Write exactly, with no line omitted or added, the span beginning at the line that holds "setup / recovery: u_ctrl.dcnt[1]" and ending at the last line of the records.

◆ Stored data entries
——————————

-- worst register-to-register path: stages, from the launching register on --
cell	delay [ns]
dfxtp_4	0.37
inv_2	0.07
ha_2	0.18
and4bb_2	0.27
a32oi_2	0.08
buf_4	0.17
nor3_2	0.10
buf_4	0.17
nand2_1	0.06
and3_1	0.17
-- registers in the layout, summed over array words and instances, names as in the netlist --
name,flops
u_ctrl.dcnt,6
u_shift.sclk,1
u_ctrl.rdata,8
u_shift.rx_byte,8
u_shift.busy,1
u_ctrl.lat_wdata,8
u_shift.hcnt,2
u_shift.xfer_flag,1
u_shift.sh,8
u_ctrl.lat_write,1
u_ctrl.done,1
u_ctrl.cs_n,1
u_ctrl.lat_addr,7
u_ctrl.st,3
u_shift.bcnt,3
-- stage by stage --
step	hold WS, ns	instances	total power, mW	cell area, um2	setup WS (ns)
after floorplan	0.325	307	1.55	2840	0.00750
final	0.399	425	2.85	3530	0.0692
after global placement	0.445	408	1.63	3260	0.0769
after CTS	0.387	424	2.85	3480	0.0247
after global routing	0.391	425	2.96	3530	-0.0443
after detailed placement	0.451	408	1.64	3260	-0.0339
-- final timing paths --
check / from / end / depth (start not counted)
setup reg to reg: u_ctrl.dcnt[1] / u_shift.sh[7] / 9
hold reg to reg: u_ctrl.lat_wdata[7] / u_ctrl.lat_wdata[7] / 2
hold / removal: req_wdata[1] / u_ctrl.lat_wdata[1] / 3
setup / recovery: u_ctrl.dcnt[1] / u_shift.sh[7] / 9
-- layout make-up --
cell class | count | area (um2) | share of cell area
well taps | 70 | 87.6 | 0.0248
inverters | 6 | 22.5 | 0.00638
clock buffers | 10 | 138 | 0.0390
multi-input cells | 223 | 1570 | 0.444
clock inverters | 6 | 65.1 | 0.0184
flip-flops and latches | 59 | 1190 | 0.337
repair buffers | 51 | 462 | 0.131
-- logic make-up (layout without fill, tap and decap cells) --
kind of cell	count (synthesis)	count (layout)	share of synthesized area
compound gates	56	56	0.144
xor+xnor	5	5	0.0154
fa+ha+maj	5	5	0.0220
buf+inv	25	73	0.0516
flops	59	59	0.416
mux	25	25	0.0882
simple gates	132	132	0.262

——————————

◆ RESULT BELOW
setup / recovery: u_ctrl.dcnt[1] / u_shift.sh[7] / 9
-- layout make-up --
cell class | count | area (um2) | share of cell area
well taps | 70 | 87.6 | 0.0248
inverters | 6 | 22.5 | 0.00638
clock buffers | 10 | 138 | 0.0390
multi-input cells | 223 | 1570 | 0.444
clock inverters | 6 | 65.1 | 0.0184
flip-flops and latches | 59 | 1190 | 0.337
repair buffers | 51 | 462 | 0.131
-- logic make-up (layout without fill, tap and decap cells) --
kind of cell	count (synthesis)	count (layout)	share of synthesized area
compound gates	56	56	0.144
xor+xnor	5	5	0.0154
fa+ha+maj	5	5	0.0220
buf+inv	25	73	0.0516
flops	59	59	0.416
mux	25	25	0.0882
simple gates	132	132	0.262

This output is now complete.